*** Opening of RECORDED INFORMATION ***

Context: an optimization exercise on an open-source flow, tuned for small area and a short achievable clock period. The choices shown serve that exercise and are no tape-out recipe. RTL that was checked went through simulation tests only; none was proved equivalent to the original. No activity file was given, so power comes from the tool's default toggle rates.

P:
==> flow/design.v (excerpt) <==
module execCore
(
	input  logic                       clk,
	input  logic                       rstN,
	input  logic                       instrValid,
	input  logic [15:0]                instr,
	output logic                       wbValid,
	output logic [4-1:0] wbReg,
	output logic [16-1:0]     wbData,
	output logic                       carry,
	output logic                       low,
	output logic                       overflow,
	output logic                       zero,
	output logic                       negative
);
For scale: ~45 I/O pins, roughly 0.016 mm^2 of cells after synthesis.
clock: 5.5 ns
lec_check: 0
cap_margin: 20
core_margin: 2
core_utilization: 50
setup_slack_margin: 1.5
slew_margin: 20
synth_hierarchical: 1
standard.sh (not shown) runs the stock make flow with config.mk's settings and CLKGATE_MAP_FILE= SYNTH_SCRIPT=/design/flow/synth_recipe.tcl, a recipe that flattens the netlist after the stock synthesis.
==> flow/flow/run.sh <==
#!/bin/bash
# The standard layout, with plain buffers on the ports (instead of the delay
# cells buffer_ports picks by default) and a clock tree of smaller buffers
# without dummy loads.
set -euo pipefail
bash standard.sh finish \
  "BUFFER_PORTS_ARGS=-buffer_cell sky130_fd_sc_hd__buf_2" \
  "CTS_ARGS=-sink_clustering_enable -repair_clock_nets -dont_use_dummy_load -buf_list sky130_fd_sc_hd__clkbuf_8 -sink_clustering_size 16 -sink_clustering_max_diameter 60" \
  > make_finish.log 2>&1
P: no failed stages, no open violations at the end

*** Close of RECORDED INFORMATION ***

» **EXERCISE**
Which lines run from the one holding "-repair_clock_nets -dont_use_dummy_load -buf_list" through the end of the data? Write them out exactly, ends included, and add nothing.

» **RESULT FOR THIS TASK**
  "CTS_ARGS=-sink_clustering_enable -repair_clock_nets -dont_use_dummy_load -buf_list sky130_fd_sc_hd__clkbuf_8 -sink_clustering_size 16 -sink_clustering_max_diameter 60" \
  > make_finish.log 2>&1
P: no failed stages, no open violations at the end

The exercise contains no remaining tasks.